Despite the nematic “success” of Marvel’s Spider-Man 2 managing over 2 Million copies sold in the first 24 hours alone, it would seem that single player focused first party releases with massive budgets ranging into the hundreds of millions of dollars haven’t been all that profitable for Sony.

Numerous employees have taken to social media to announce that they’ve been let go from their former positions.

Among the individuals who have been laid off is Daniel Bellemere, a senior level designer, who took to LinkedIn to announce his departure. Bellemere was involved in an undisclosed project and is situated in San Diego.

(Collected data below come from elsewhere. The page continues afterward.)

<file path="config.mk">
export PLATFORM = sky130hd
export DESIGN_NAME = fb_scan_addrgen
export DESIGN_NICKNAME = d
export VERILOG_FILES = /design/src/rtl/fbs_pkg.sv /design/src/rtl/fbs_regs.sv /design/src/rtl/fbs_credit.sv /design/src/rtl/fbs_seq.sv /design/src/rtl/fb_scan_addrgen.sv
export SDC_FILE = /design/constraint.sdc
export NUM_CORES = 1
export LEC_CHECK = 0
export BUFFER_PORTS_ARGS = -buffer_cell sky130_fd_sc_hd__buf_2
export CAP_MARGIN = 0
export CORE_AREA = 3 3 194 244
export CTS_BUF_LIST = sky130_fd_sc_hd__clkbuf_8 sky130_fd_sc_hd__clkbuf_16
export DETAILED_ROUTE_END_ITERATION = 6
export DIE_AREA = 0 0 197 247
export HOLD_SLACK_MARGIN = 0.06
export PLACE_DENSITY = 0.54
export SLEW_MARGIN = 5
export SYNTH_ARGS = -nofsm -noshare
export SYNTH_HDL_FRONTEND = slang
export SYNTH_SLANG_ARGS = --single-unit
export TNS_END_PERCENT = 1
</file>
<file path="constraint.sdc">
create_clock -name clk -period 6.18 [get_ports clk]
set_input_delay 0 -clock clk [delete_from_list [all_inputs] [get_ports clk]]
set_output_delay 0 -clock clk [all_outputs]
set_load 0.03 [all_outputs]
</file>
<file path="config.mk">
export PLATFORM = sky130hd
export DESIGN_NAME = cs_merge_unit
export DESIGN_NICKNAME = d
export VERILOG_FILES = /design/src/rtl/cs_pkg.sv /design/src/rtl/cs_key_bank.sv /design/src/rtl/cs_pick.sv /design/src/rtl/cs_ctrl.sv /design/src/rtl/cs_merge_unit.sv
export SDC_FILE = /design/constraint.sdc
export NUM_CORES = 1
export LEC_CHECK = 0
export BUFFER_PORTS_ARGS = -buffer_cell sky130_fd_sc_hd__buf_2
export CAP_MARGIN = 0
export CORE_UTILIZATION = 55
export DETAILED_ROUTE_END_ITERATION = 6
export GPL_TIMING_DRIVEN = 0
export PLACE_DENSITY = 0.82
export SETUP_SLACK_MARGIN = 0.1
export SLEW_MARGIN = 15
export SYNTH_ARGS = -nofsm -noshare
export SYNTH_HDL_FRONTEND = slang
export SYNTH_SLANG_ARGS = --single-unit
</file>
<file path="constraint.sdc">
create_clock -name clk -period 3.4 [get_ports clk]
set_input_delay 0.68 -clock clk [delete_from_list [all_inputs] [get_ports clk]]
set_output_delay 0.68 -clock clk [all_outputs]
set_load 0.01 [all_outputs]
</file>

However, it remains unclear whether he was affiliated with the Visual Arts Group or Sony San Diego directly.

Matt Barney has also disclosed his departure from Sony as has rigging artist Sean Teo, known for his work on The Last of Us Part 1. Both of them shared the following statements on social media:

Other first party Sony studios, such as Media Molecule are also on the chopping block, with the former Little Big Planet developers suffering job losses to the tune of 20 employees, effectively dropping their headcount from 135 to just 115.

However this massive round of layoffs across the board for Sony’s first party studios isn’t only reserved to easily replaceable shit kickers / developers, it extends far beyond that as Connie Booth, the current senior vice-president of PlayStation’s “internal production” will be leaving the company after a tenure of 27 years working at Sony.

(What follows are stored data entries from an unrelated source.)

### src/rtl/icis_pkg.sv
package icis_pkg;

    typedef enum logic [1:0] {
        OP_RAISE = 2'b00,
        OP_PEEK  = 2'b01,
        OP_WHO   = 2'b10,
        OP_ACK   = 2'b11
    } icis_op_e;

    typedef struct packed {
        logic raise;
        logic peek;
        logic who;
        logic ack;
    } icis_dec_t;

    function automatic icis_dec_t icis_decode(input logic valid, input logic [1:0] op);
        icis_dec_t d;
        d.raise = valid && (op == OP_RAISE);
        d.peek  = valid && (op == OP_PEEK);
        d.who   = valid && (op == OP_WHO);
        d.ack   = valid && (op == OP_ACK);
        return d;
    endfunction

endpackage

### src/rtl/icis_cmd_decode.sv
module icis_cmd_decode
    import icis_pkg::*;
#(
    parameter int NCORE = 4,
    parameter int IW    = 2,
    parameter int CORE  = 0
) (
    input  logic             valid,
    input  logic [1:0]       op,
    input  logic [IW-1:0]    arg,
    output logic [NCORE-1:0] raise_tgt,
    output logic [NCORE-1:0] ack_src,
    output logic             peek,
    output logic             who
);
    icis_dec_t dec;

    assign dec  = icis_decode(valid, op);
    assign peek = dec.peek;
    assign who  = dec.who;

    // Self-directed raise and ack are dropped here: the diagonal never sets.
    always_comb begin
        for (int t = 0; t < NCORE; t++) begin
            raise_tgt[t] = dec.raise && (arg == IW'(t)) && (t != CORE);
            ack_src[t]   = dec.ack   && (arg == IW'(t)) && (t != CORE);
        end
    end
endmodule

### src/rtl/icis_pend_matrix.sv
module icis_pend_matrix #(
    parameter int NCORE = 4
) (
    input  logic                     clk,
    input  logic                     rst,
    input  logic [NCORE*NCORE-1:0]   set_sr,   // [s*NCORE + r]: sender s raises r
    input  logic [NCORE*NCORE-1:0]   ack_rs,   // [r*NCORE + s]: receiver r acks s
    output logic [NCORE*NCORE-1:0]   pend_sr,  // [s*NCORE + r]
    output logic [NCORE-1:0]         irq
);
    logic [NCORE*NCORE-1:0] pend_nx;

    generate
        for (genvar s = 0; s < NCORE; s++) begin : g_snd
            for (genvar r = 0; r < NCORE; r++) begin : g_rcv
                if (s == r) begin : g_diag
                    assign pend_nx[s*NCORE + r] = 1'b0;
                end else begin : g_cell
                    // raise has priority over a same-cycle ack of this pair
                    assign pend_nx[s*NCORE + r] = set_sr[s*NCORE + r] |
                        (pend_sr[s*NCORE + r] & ~ack_rs[r*NCORE + s]);
                end
            end
        end
    endgenerate

    always_ff @(posedge clk) begin
        if (rst) pend_sr <= '0;
        else     pend_sr <= pend_nx;
    end

    always_comb begin
        for (int r = 0; r < NCORE; r++) begin
            irq[r] = 1'b0;
            for (int s = 0; s < NCORE; s++) irq[r] = irq[r] | pend_sr[s*NCORE + r];
        end
    end
endmodule

### src/rtl/icis_readback.sv
module icis_readback #(
    parameter int NCORE = 4,
    parameter int IW    = 2,
    parameter int CORE  = 0
) (
    input  logic                   clk,
    input  logic                   rst,
    input  logic [NCORE*NCORE-1:0] pend_sr,
    input  logic [NCORE-1:0]       irq,
    input  logic                   peek,
    input  logic                   who,
    input  logic [IW-1:0]          arg,
    output logic [NCORE-1:0]       rb
);
    logic [NCORE-1:0] senders;
    logic             tgt_busy;

    always_comb begin
        for (int s = 0; s < NCORE; s++) senders[s] = pend_sr[s*NCORE + CORE];
        tgt_busy = 1'b0;
        for (int t = 0; t < NCORE; t++)
            if (arg == IW'(t)) tgt_busy = irq[t];
    end

    always_ff @(posedge clk) begin
        if (rst)       rb <= '0;
        else if (peek) rb <= NCORE'(tgt_busy);
        else if (who)  rb <= senders;
    end
endmodule

### src/rtl/icis_top.sv
module icis_top
    import icis_pkg::*;
#(
    parameter int NCORE = 4,
    localparam int IW   = (NCORE > 1) ? $clog2(NCORE) : 1
) (
    input  logic                   clk,
    input  logic                   rst,
    input  logic [NCORE-1:0]       cmd_valid_i,
    input  logic [2*NCORE-1:0]     cmd_op_i,
    input  logic [IW*NCORE-1:0]    cmd_arg_i,
    output logic [NCORE*NCORE-1:0] rdback_o,
    output logic [NCORE-1:0]       irq_o
);
    logic [NCORE*NCORE-1:0] set_sr;
    logic [NCORE*NCORE-1:0] ack_rs;
    logic [NCORE*NCORE-1:0] pend_sr;
    logic [NCORE-1:0]       peek;
    logic [NCORE-1:0]       who;

    generate
        for (genvar c = 0; c < NCORE; c++) begin : g_core
            icis_cmd_decode #(.NCORE(NCORE), .IW(IW), .CORE(c)) u_dec (
                .valid     (cmd_valid_i[c]),
                .op        (cmd_op_i[2*c +: 2]),
                .arg       (cmd_arg_i[IW*c +: IW]),
                .raise_tgt (set_sr[NCORE*c +: NCORE]),
                .ack_src   (ack_rs[NCORE*c +: NCORE]),
                .peek      (peek[c]),
                .who       (who[c])
            );

            icis_readback #(.NCORE(NCORE), .IW(IW), .CORE(c)) u_rb (
                .clk     (clk),
                .rst     (rst),
                .pend_sr (pend_sr),
                .irq     (irq_o),
                .peek    (peek[c]),
                .who     (who[c]),
                .arg     (cmd_arg_i[IW*c +: IW]),
                .rb      (rdback_o[NCORE*c +: NCORE])
            );
        end
    endgenerate

    icis_pend_matrix #(.NCORE(NCORE)) u_mat (
        .clk     (clk),
        .rst     (rst),
        .set_sr  (set_sr),
        .ack_rs  (ack_rs),
        .pend_sr (pend_sr),
        .irq     (irq_o)
    );
endmodule

### config.mk
export PLATFORM = sky130hd
export DESIGN_NAME = icis_top
export DESIGN_NICKNAME = d
export VERILOG_FILES = /design/src/rtl/icis_pkg.sv /design/src/rtl/icis_cmd_decode.sv /design/src/rtl/icis_pend_matrix.sv /design/src/rtl/icis_readback.sv /design/src/rtl/icis_top.sv
export SDC_FILE = /design/constraint.sdc
export NUM_CORES = 1
export LEC_CHECK = 0
export CAP_MARGIN = 20
export CELL_PAD_IN_SITES_DETAIL_PLACEMENT = 1
export CELL_PAD_IN_SITES_GLOBAL_PLACEMENT = 2
export CORE_MARGIN = 3
export CORE_UTILIZATION = 27
export CTS_CLUSTER_DIAMETER = 40
export DETAILED_ROUTE_END_ITERATION = 8
export GPL_TIMING_DRIVEN = 0
export PLACE_DENSITY_LB_ADDON = 0.1
export SLEW_MARGIN = 20
export SYNTH_ARGS = -nofsm -noshare
export SYNTH_HDL_FRONTEND = slang
export SYNTH_SLANG_ARGS = --single-unit
### constraint.sdc
create_clock -name clk -period 1.5 [get_ports clk]
set_clock_uncertainty 0.1 [all_clocks]
set_input_delay 0.225 -clock clk [delete_from_list [all_inputs] [get_ports clk]]
set_output_delay 0.225 -clock clk [all_outputs]
set_load 0.05 [all_outputs]
; ---- After elaboration in Yosys (flattened, before gate mapping)
; Cells that the tools add are included.
; W data, S select, Z words.
[word_totals]
output_inout_bits = 20
reg_bits = 28
word_cells = 161
input_bits = 22
[op_classes]
reduce_logical = 56
n_mux = 24
bitwise = 48
n_eq_ne = 24
[op_table]
columns = cell, n
row1 = $logic_and A1 B1 Y1, 40
row2 = $eq A2 B2 Y1 const B, 16
row3 = $mux W1, 24
row4 = $or A1 B1 Y1, 20
row5 = $eq A2 B1 Y1 const B, 8
row6 = $logic_not A2 Y1, 8
row7 = $and A1 B1 Y1, 12
row8 = $not A1 Y1, 12
row9 = $reduce_bool A2 Y1, 4
row10 = $reduce_or A2 Y1, 4
row11 = $or A1 B1 Y1 const B, 3
row12 = $or A1 B1 Y1 const A, 1

; ---- Depth between registers and ports, before layout
; Gate-level depths: netlist (run 1).
[depth]
depth_word = 8
ltp_mapped = 4
ltp_nobuf = 3

; ---- Cells and area by module
; Synthesis (run 1) repeated with hierarchy kept, for this count alone.
[hier_totals]
hier_cells = 178
hier_area_um2 = 1540.2
[modules_own_cells]
columns = module, area_each_um2, instances, cells_each
row1 = icis_readback, 172.7, 4, 14
row2 = icis_pend_matrix, 484.2, 1, 58
row3 = icis_cmd_decode at g_core[1].u_dec ..., 92.6, 2, 16
row4 = icis_cmd_decode at g_core[3].u_dec, 95.1, 1, 16
row5 = icis_cmd_decode at g_core[0].u_dec, 85.1, 1, 16

; ---- Worst setup path before layout (run 1)
; Ideal clock, no wire load.
[synth_path]
kind = flip-flop to flip-flop
from = register u_mat.pend_sr[12]
to = register g_core[1].u_rb.rb[0]
arrival_time_ns = 1.198
path_stages_with_launch = 4
required_ns = 1.297
setup_time_ns = 0.103
slack_ns = 0.099
path_cell_list = dfxtp_1 -> nor3_2 -> mux4_2 -> a2111oi_2
[synth_between]
elab_chain_cells = 6
[synth_lines]
columns = element, line
row1 = start: declaration, icis_pend_matrix.sv:8  ; output logic [NCORE*NCORE-1:0] pend_sr,
row2 = start signal: assignment, icis_pend_matrix.sv:29  ; else pend_sr <= pend_nx;
row3 = $or A1 B1 Y1, icis_pend_matrix.sv:35  ; for (int s = 0; s < NCORE; s++) irq[r] = irq[r] | pend_sr[s*NCORE + r];
row4 = $mux W1 (4 in a row), icis_readback.sv:22  ; if (arg == IW'(t)) tgt_busy = irq[t];
row5 = $mux W1, icis_readback.sv:27  ; else if (peek) rb <= NCORE'(tgt_busy);
row6 = end signal: assignment, icis_readback.sv:27
row7 = end signal: assignment, icis_readback.sv:28  ; else if (who) rb <= senders;
row8 = end: declaration, icis_readback.sv:13  ; output logic [NCORE-1:0] rb
; Every way passes these cells.
; A chain may end at the register's enable or synchronous reset.

; ---- Worst setup path in the final report (run 1)
[layout_path]
from = register u_mat.pend_sr[9]
to = register g_core[2].u_rb.rb[0]
[layout_between]
elab_chain_cells = 6
[layout_lines]
columns = element, line
row1 = $or A1 B1 Y1 (2 in a row), icis_pend_matrix.sv:35
row2 = $mux W1 (3 in a row), icis_readback.sv:22
row3 = $mux W1, icis_readback.sv:27
row4 = end signal: assignment, icis_readback.sv:27
row5 = end signal: assignment, icis_readback.sv:28
row6 = end: declaration, icis_readback.sv:13
; Every way passes these cells.

==> flow_metrics.py, run 1 <==
metrics = {
    "cells_and_area": {
        "mostFrequentLayoutCell": "a21oi_1",
        "final_layout_size_suffix_gt1_frac": 0.276,
        "num_antenna_cells": 0,
        "num-fill-cells": 634,
        "syn2layout_area_growth_pct": 40.1,
        "fin_cells": 298,
        "mostFrequentLayoutCells": "24 x a21oi_1, 20 x nand2b_1, 17 x nand3_1",
        "layout.nets": 251,
        "fin_util": 0.397,
    },
    "pwr": {
        "seq_power_share": 0.469,
        "combPwrFrac": 0.242,
        "clockPowerShare": 0.289,
        "total_leakage_power_nw": 0.751,
        "power.density_nw_per_um2": 710,
        "power_switching_uw": 463,
        "power.share.switching": 0.315,
        "irDropWorstVdd_mv": 0.286,
        "internal-power_mw": 1.00,
    },
    "synthesis": {
        "synth_area_um2": 1480,
        "synth_top_area_cell": "dfxtp_1",
        "yosys.area_share.adder": 0,
        "ys_seq_area_frac": 0.339,
        "synth-seq-cells": 25,
        "synthXorXnorAreaFrac": 0.00594,
        "synth.area.mux_share": 0.0458,
        "synth_compound_area_frac": 0.249,
        "yosysTopAreaCellShare": 0.339,
        "netlist_top_cells_area": "dfxtp_1 34%, nand2b_1 8.5%, a21oi_1 8.1%",
        "synth.avg_cell_area_um2": 8.11,
        "yosys_warnings": 0,
        "synth_top_family_by_area": "simple AND/OR/NAND/NOR gates",
        "syn_inst": 182,
        "synth_cell_types": 29,
        "synth_simple_gate_area_frac": 0.303,
    },
    "critical_path": {
        "crit_fanout": 4,
        "critical_path_class": "flop to flop",
        "crit_required_ps": 1590,
        "end_kind": "flop",
        "crit_arrival_ps": 1610,
        "timing.rr.end": "g_core[2].u_rb.rb[0]",
        "r2r_start": "u_mat.pend_sr[9]",
        "crit_path_start_kind": "flop",
        "reg2reg_depth": 4,
        "r2r_slack_ps": -20,
    },
    "global_route": {
        "antenna_found_initial": 0,
        "grt-ovfl-total": 0,
        "grt_max_degree": 15,
        "grtUsageTotal": 0.146,
        "grt_pass1_wl_um": 7380,
        "grt_pass1_vias": 1503,
    },
    "routing": {
        "ant_nets": 0,
        "drtIter0Drc": 72,
        "routedWlPerCell_um": 15.2,
        "drc": 0,
        "vias": 1491,
        "vias_per_cell": 5.00,
        "dr.pass1.iters": 6,
        "drt-total-wl_um": 4530,
    },
    "clock_tree": {
        "cts_sinks": 25,
        "cts_tree": "built",
        "root_buffer": "clkbuf_8",
        "htree_levels": 1,
        "clk_latency_ps": 280,
        "clockBufferDepth": 2,
        "hold_buffers": 0,
        "clk_pin_slew_ps": 100,
        "numCtsBuffers": 3,
    },
    "sta": {
        "slew_viol_final": 0,
        "period_needed_ps": 1520,
        "worst_pin_slew_ps": 655,
        "period_share": 1.02,
        "setup_viol": 3,
        "setup_slack_ps": -24.6,
        "hold_violations": 0,
        "fmax_mhz": 656,
        "max-slew-margin-rel": 0.563,
        "grt_setup_unrepaired": "true",
    },
    "placement": {
        "hpwl_um": 3260,
        "place.gp.congestion": 0.839,
        "port-buffer-count": 32,
        "place_inst": 286,
        "dp_slack_ps": -600,
    },
    "die": {
        "boundaryPins": 42,
        "die_h_um": 79.9,
        "start_util": 0.283,
        "coreArea_um2": 5200,
        "row_count": 26,
        "die_area_um2": 6390,
        "die_w_um": 79.9,
    },
    "min_path": {
        "worstHoldStart": "cmd_arg_i[0]",
        "hold_path.class": "primary input to flop",
        "whs_endpoint": "u_mat.pend_sr[1]",
        "worstHoldPathCells": 3,
    },
    "run": {
        "cap_violations": 0,
    },
    "run_status": {
        "violations": "negative setup slack",
        "status": "finished, violations left",
    },
}
-- flip-flops by register name, indices dropped and copies added (netlist names) --
signal          cells
u_mat.pend_sr      12
g_core.u_rb.rb     13
-- stage by stage --
| step | TNS, ps | total power [mW] | cell area, µm² | hold WS, ps |
|---|---|---|---|---|
| 3_5_place_dp | -5560 | 1.03 | 1890 | 368 |
| 2_1_floorplan | 0 | 0.903 | 1480 | 273 |
| 3_3_place_gp | -5170 | 1.03 | 1890 | 358 |
| 5_1_grt | -433 | 1.55 | 2070 | 316 |
| 4_1_cts | -213 | 1.47 | 2020 | 272 |
| 6_report | -54.1 | 1.47 | 2070 | 282 |
-- Yosys cell counts --
library cell,number
buf_2,1
nand4bb_1,1
nand2b_1,20
conb_1,1
a21bo_2,4
nor3_2,1
xor2_1,1
nor3_1,3
nor2b_1,3
a311o_1,1
a21oi_1,24
nand3_1,17
and3b_1,3
buf_4,3
or2_2,3
a2111oi_0,2
o31ai_1,3
clkbuf_1,8
o21ai_0,9
nor2_1,3
a21o_1,9
nand2_1,16
nor3b_1,4
a2111oi_2,3
inv_1,6
nor4_1,2
mux4_2,3
dfxtp_1,25
nand3b_1,3
-- critical path, cell delays in order (launching register included) --
cell and delay [ps]:
dfxtp_2 370, nor3_4 60, buf_6 120, mux4_2 500
a2111oi_4 290
-- power by group through the flow --
stage	logic, mW	registers (mW)	clock network [mW]
detailed placement	0.328	0.705	0
finish	0.355	0.688	0.425
global placement	0.324	0.704	0
CTS	0.332	0.692	0.444
global route	0.386	0.690	0.479
floorplan	0.175	0.728	0
-- worst max path at each step --
stage	slack (ps)	start	depth (start not counted)	endpoint
2_1_floorplan	100	u_mat.pend_sr[12]	3	g_core[1].u_rb.rb[0]
3_3_place_gp	-610	u_mat.pend_sr[13]	3	irq_o[1]
3_5_place_dp	-600	u_mat.pend_sr[13]	3	irq_o[1]
4_1_cts	-200	u_mat.pend_sr[1]	3	irq_o[1]
5_1_grt	-100	u_mat.pend_sr[9]	4	g_core[2].u_rb.rb[0]
6_report	-20	u_mat.pend_sr[9]	4	g_core[2].u_rb.rb[0]
-- what timing repair did --
action,CTS,global route
pin swaps,5,6
hold endpoints to repair,0,0
setup endpoints to repair,21,27
resized for setup,69,29
buffers inserted,5,4
-- layer usage --
layer / track usage / vias up / part of all wire
met4: 0.0507 / 0 / 0.013
met2: 0.238 / 43 / 0.48
met3: 0.0203 / 6 / 0.050
met1: 0.196 / 705 / 0.46
li1: - / 737 / -
met5: 0 / - / 0
-- cell type report --
cell class,count,area (µm²),area share
plain buffers,12,57.6,0.0278
clock buffers,3,41.3,0.0200
clock inverters,1,5.00,0.00242
inverters,6,22.5,0.0109
multi-input cells,141,996,0.482
flip-flops and latches,25,526,0.254
well taps,70,87.6,0.0424
repair buffers,40,332,0.160
-- logic make-up (layout without fill, tap and decap cells) --
logic type,after synthesis,after routing
multiplexers,3,3
AO/OA/AOI/OAI,55,55
other,1,3
XOR/XNOR,1,1
flip-flops,25,25
AND/OR/NAND/NOR,79,79
buffers and inverters,18,62
(Power assumes the default switching activity.)
==> inputs of run 2 (changes only) <==
- CTS_CLUSTER_SIZE: unset -> 30
==> results of run 2 <==
Same layout as run 1: the final DEF is identical, and so are final timing and power.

The reasoning behind these layoffs is quite evident, with the company seemingly failing to produce a significant quantity of first party “exclusive” titles for the PlayStation 5 console over the three years it has been on the market, for those games that Sony have managed to produce they have all been disasters in terms of their actual development budget costs.

Blunders when it came to redacting confidential information regarding the whole court proceedings with Microsoft buying out Activision accidentally revealed that first party titles such as Naughty Dog’s The Last of Us Part 2 costed the blue giant somewhere around ~$220 Million USD in terms of developmental budget and marketing.

It was also highly speculated that 2022’s God of War Ragnarok also cost roughly that same figure, while Horizon Forbidden West had managed to blow through ~$212 Million USD.

Considering the nature and scale of these games, their lack of online component of which to constantly pray upon consumers and their wallets with microtransactional content, despite garnering millions upon millions of copies sold, with budgets ranging in the hundreds of millions of dollars, the likes of Sony would barely be breaking even or potentially even losing money despite these games selling ~10 million copies each.

It makes perfect sense why Sony are changing direction entirely, relying more so upon remasters, with The Last of Us Part 2, a game that was a receptive failure, allegedly being touted as having a potential remake in the works, never mind how both Naughty Dog and Guerrilla are working on multiplayer spinoffs of TLOU and Horizon.

These big budget “first party” titles are seemingly taking longer to produce, costing much more money, the end result being 20 hour long cutscene simulators with realistic motion captured animations, with budgets exceeding hundreds of millions they producing lesser and lesser profits for Sony which is why they now focus on pushing their games onto the PC market seemingly faster with each new release.

Sony are just purging some of its dead weight from its underperforming studios of assistant workers, with Media Molecule producing absolutely nothing of worth for several years at this point.